Political persuasion
But “in the course of doing the book, the emphasis shifted from looking for Republican support specifically, to the larger issue of the influence of the wealthy and of donors on governance, both in the state and non-profit sector”, Fraser explains. What the artist and her team found was that, whatever their party leanings, nearly half of all the board members they researched had made political contributions of more than $200—the point at which they must be reported to the FEC—versus 0.68% of the US adult population that did the same. More than a quarter (28.5%) of the board members gave more than $2,700, as opposed to 0.1% of the larger population.
The person they found to have donated the most was Fred Eychaner, who serves on the board of the Art Institute of Chicago and gave roughly $38.5m to Democratic and liberal candidates; next in line was Robert McNair, who was on the Museum of Fine Arts, Houston’s board and gave roughly $11.5m, almost all of it to Republican and conservative candidates.

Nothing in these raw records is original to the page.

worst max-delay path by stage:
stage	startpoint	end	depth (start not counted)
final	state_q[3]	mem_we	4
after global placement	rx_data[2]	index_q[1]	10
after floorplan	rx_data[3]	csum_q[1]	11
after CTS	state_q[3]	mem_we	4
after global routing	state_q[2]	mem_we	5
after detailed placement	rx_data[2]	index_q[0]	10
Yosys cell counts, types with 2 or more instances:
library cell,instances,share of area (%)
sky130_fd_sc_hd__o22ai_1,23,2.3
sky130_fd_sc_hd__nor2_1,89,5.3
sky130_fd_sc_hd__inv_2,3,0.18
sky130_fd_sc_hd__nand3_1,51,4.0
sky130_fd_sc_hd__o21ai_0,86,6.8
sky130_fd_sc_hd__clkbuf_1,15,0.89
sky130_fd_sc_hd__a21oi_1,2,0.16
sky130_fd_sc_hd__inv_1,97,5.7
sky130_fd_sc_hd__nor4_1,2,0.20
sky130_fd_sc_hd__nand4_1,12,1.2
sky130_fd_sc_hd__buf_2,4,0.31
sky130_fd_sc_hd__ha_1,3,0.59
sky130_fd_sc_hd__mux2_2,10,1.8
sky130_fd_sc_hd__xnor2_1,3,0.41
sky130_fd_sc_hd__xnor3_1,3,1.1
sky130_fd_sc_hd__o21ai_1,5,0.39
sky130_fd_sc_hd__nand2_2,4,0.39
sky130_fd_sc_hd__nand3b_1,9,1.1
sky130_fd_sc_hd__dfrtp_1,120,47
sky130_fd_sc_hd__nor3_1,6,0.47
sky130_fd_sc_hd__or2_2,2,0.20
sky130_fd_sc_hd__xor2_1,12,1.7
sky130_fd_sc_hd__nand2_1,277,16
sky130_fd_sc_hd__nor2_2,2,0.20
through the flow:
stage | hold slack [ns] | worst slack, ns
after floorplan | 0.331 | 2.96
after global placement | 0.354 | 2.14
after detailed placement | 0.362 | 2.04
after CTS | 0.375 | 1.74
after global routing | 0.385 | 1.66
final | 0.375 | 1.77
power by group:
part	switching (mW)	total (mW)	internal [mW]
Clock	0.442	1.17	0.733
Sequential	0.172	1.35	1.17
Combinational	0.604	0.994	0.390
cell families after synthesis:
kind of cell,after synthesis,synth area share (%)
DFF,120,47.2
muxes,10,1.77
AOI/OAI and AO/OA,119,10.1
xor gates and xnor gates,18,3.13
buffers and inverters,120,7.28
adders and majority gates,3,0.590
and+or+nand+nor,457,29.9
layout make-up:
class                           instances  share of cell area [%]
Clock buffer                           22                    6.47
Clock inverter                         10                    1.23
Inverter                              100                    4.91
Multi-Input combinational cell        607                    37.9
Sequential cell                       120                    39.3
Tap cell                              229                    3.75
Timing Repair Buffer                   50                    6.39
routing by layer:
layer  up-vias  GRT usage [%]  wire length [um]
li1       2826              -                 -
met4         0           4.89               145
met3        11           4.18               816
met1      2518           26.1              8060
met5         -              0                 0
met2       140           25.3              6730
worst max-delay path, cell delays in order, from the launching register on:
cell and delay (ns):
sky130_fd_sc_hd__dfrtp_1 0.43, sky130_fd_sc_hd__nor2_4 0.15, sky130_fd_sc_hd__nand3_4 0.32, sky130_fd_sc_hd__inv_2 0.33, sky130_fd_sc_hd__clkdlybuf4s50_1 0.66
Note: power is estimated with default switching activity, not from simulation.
### src/rtl/vpg_mode_ctrl.sv
// Video mode-change sequencer: blanks the timing generator, reconfigures the
// pixel PLL, waits for lock and settle, then releases timing in the new mode.
module vpg_mode_ctrl #(
  parameter logic [15:0] LOCK_TIMEOUT  = 16'd50000,
  parameter logic [7:0]  SETTLE_CYCLES = 8'd64,
  parameter logic [3:0]  MODE_MAX      = 4'd9
) (
  input  logic       clk,
  input  logic       reset_n,
  input  logic       clk_en,
  input  logic       vpg_mode_change,
  input  logic [3:0] vpg_mode,
  output logic [3:0] pll_mode,
  output logic       pll_reconfig_req,
  input  logic       pll_reconfig_done,
  input  logic       pll_locked,
  output logic       timing_reset_n,
  output logic [3:0] active_mode,
  output logic       mode_valid,
  output logic       mode_error,
  output logic       lock_fail
);

  typedef enum logic [2:0] {
    S_IDLE, S_BLANK, S_REQ, S_LOCK_WAIT, S_SETTLE, S_RUN, S_FAIL
  } state_t;

  state_t      state, state_nxt;
  logic [3:0]  pending;
  logic [15:0] lw_cnt;
  logic [7:0]  st_cnt;
  logic [1:0]  retry;
  logic        reissue;

  logic ev_any, ev_ok, ev_bad, lw_to, st_end, req_entry;

  assign ev_any    = clk_en & vpg_mode_change;
  assign ev_ok     = ev_any & (vpg_mode <= MODE_MAX);
  assign ev_bad    = ev_any & (vpg_mode > MODE_MAX);
  assign lw_to     = (lw_cnt == LOCK_TIMEOUT - 16'd1);
  assign st_end    = (st_cnt == SETTLE_CYCLES - 8'd1);
  assign req_entry = (state_nxt == S_REQ) && (state != S_REQ);

  always_ff @(posedge clk or negedge reset_n) begin
    if (!reset_n) state <= S_IDLE;
    else          state <= state_nxt;
  end

  always_comb begin
    state_nxt = state;
    case (state)
      S_IDLE:  if (ev_ok) state_nxt = S_BLANK;
      S_BLANK: state_nxt = S_REQ;
      S_REQ:   if (pll_reconfig_done) state_nxt = S_LOCK_WAIT;
      S_LOCK_WAIT: begin
        if (pll_locked)  state_nxt = S_SETTLE;
        else if (lw_to)  state_nxt = (retry == 2'd2) ? S_FAIL : S_REQ;
      end
      S_SETTLE: begin
        // An event landing on the final settle cycle must not be lost
        if (!pll_locked)  state_nxt = S_LOCK_WAIT;
        else if (st_end)  state_nxt = (reissue || ev_ok) ? S_BLANK : S_RUN;
      end
      S_RUN: begin
        if (ev_ok && (vpg_mode != active_mode)) state_nxt = S_BLANK;
        else if (!pll_locked)                   state_nxt = S_LOCK_WAIT;
      end
      S_FAIL:  if (ev_ok) state_nxt = S_BLANK;
      default: state_nxt = S_IDLE;
    endcase
  end

  always_ff @(posedge clk or negedge reset_n) begin
    if (!reset_n) begin
      pending          <= 4'd0;
      pll_mode         <= 4'd0;
      pll_reconfig_req <= 1'b0;
      active_mode      <= 4'd0;
      timing_reset_n   <= 1'b0;
      mode_valid       <= 1'b0;
      mode_error       <= 1'b0;
      lock_fail        <= 1'b0;
      lw_cnt           <= 16'd0;
      st_cnt           <= 8'd0;
      retry            <= 2'd0;
      reissue          <= 1'b0;
    end else begin
      mode_error <= ev_bad;
      if (ev_ok && ((state != S_RUN) || (vpg_mode != active_mode)))
        pending <= vpg_mode;

      // REQ entry always issues the newest pending code, so any reissue is absorbed
      if (req_entry)
        reissue <= 1'b0;
      else if (ev_ok && (state inside {S_REQ, S_LOCK_WAIT, S_SETTLE}))
        reissue <= 1'b1;

      if (req_entry) begin
        pll_mode         <= ev_ok ? vpg_mode : pending;
        pll_reconfig_req <= 1'b1;
      end else if ((state == S_REQ) && pll_reconfig_done) begin
        pll_reconfig_req <= 1'b0;
      end

      lw_cnt <= (state == S_LOCK_WAIT) ? lw_cnt + 16'd1 : 16'd0;
      st_cnt <= (state == S_SETTLE)    ? st_cnt + 8'd1  : 8'd0;

      if ((state == S_LOCK_WAIT) && !pll_locked && lw_to && (retry != 2'd2))
        retry <= retry + 2'd1;
      else if (((state == S_FAIL) && ev_ok) || ((state == S_SETTLE) && (state_nxt == S_RUN)))
        retry <= 2'd0;

      if ((state == S_LOCK_WAIT) && (state_nxt == S_FAIL)) lock_fail <= 1'b1;
      else if ((state == S_FAIL) && ev_ok)                 lock_fail <= 1'b0;

      if ((state == S_SETTLE) && (state_nxt == S_RUN)) active_mode <= pll_mode;

      // Timing only runs in RUN; any exit drops both in the same cycle
      timing_reset_n <= (state_nxt == S_RUN);
      mode_valid     <= (state_nxt == S_RUN);
    end
  end

endmodule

In some cases, such as the Wexner Center for the Arts in Columbus, Ohio, and New York’s Whitney Museum of American Art, a full 73% of board members made political contributions. In other words, “the correspondence between making political donations and serving on museum boards is very strong”, Fraser says. This raises questions not just about how non-profit arts organisations function but also about the social, economic, and political landscape of the US. As Fraser writes in the book’s introduction: “Do private, non-profit arts organizations funded and governed by wealthy patrons serve to legitimise government by and for the wealthiest members of society?”
Diversity is key
The book represents only a first, incomplete step towards untangling the knots that bind museums, money, and politics. But Fraser identifies two key issues that have already come to the fore: “Boards need to be diversified,” she says, and “patronage and governance need to be clearly separated in non-profit institutions”. The conflation of the two, along with “the requirement that board members make financial contributions, fundamentally renders these non-profit institutions plutocratic institutions”. That means that, while museums may promote democratic ideals, they are not democratically run. Board membership, rather than being a charitable or civic act, becomes a way to exercise control.

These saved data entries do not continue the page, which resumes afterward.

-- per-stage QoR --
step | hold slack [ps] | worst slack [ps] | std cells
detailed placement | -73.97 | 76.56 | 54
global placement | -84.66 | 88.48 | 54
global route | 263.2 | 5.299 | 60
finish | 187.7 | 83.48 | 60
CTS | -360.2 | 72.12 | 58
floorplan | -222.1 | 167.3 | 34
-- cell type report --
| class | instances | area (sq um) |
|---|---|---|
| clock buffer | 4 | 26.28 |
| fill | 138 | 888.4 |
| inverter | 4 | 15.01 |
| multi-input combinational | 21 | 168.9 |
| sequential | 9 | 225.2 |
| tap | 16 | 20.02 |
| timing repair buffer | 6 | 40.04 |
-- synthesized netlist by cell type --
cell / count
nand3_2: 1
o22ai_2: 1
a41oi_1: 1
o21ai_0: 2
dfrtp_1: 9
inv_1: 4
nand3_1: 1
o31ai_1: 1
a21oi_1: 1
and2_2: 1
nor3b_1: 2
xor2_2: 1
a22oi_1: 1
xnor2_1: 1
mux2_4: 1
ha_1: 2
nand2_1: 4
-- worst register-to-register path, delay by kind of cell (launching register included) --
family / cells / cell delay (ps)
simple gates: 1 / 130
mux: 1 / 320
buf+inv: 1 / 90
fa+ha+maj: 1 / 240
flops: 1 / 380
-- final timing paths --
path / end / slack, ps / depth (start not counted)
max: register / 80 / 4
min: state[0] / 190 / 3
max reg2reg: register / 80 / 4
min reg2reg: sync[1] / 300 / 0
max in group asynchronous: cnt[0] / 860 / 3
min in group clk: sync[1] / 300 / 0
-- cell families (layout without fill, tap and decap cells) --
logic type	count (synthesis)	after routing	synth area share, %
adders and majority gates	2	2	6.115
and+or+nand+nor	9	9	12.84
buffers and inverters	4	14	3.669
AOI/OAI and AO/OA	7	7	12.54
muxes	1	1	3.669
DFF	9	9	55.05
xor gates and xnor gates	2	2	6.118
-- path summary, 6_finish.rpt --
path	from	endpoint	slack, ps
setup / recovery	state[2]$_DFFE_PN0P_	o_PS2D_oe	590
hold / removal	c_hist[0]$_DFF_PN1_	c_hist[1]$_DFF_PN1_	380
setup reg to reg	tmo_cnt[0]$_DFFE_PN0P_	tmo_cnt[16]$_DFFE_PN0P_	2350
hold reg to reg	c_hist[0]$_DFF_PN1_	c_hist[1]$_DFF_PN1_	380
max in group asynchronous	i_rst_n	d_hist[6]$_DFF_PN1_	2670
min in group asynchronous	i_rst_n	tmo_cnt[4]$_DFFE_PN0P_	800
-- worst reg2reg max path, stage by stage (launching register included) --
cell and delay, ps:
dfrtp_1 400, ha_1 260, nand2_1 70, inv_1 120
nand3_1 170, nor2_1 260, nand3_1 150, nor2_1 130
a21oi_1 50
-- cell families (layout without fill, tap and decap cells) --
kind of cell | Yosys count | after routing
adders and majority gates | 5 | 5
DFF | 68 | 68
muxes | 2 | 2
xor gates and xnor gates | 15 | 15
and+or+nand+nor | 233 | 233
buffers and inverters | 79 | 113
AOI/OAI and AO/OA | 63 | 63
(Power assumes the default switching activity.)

Figuring out how to make such changes is difficult. Board members are unlikely to be interested in relinquishing their power, so individuals and communities that interact with museums—people like Goldin—will have to demand it. Noting that “this book woke me up,” Fraser says she hopes artists will increasingly seek to join boards and become more active in institutional life, as well as using 2016 as a reference when making plans to show and sell their work. “We talk a lot about the donor class,” she says, “but there’s the problem of the donee class and its dependency on increasingly concentrated wealth. We’re the ones who pursue them relentlessly for money. And so we have to look at our own financial and professional interests in that system and how we contribute to it—and to think about what the alternatives are.”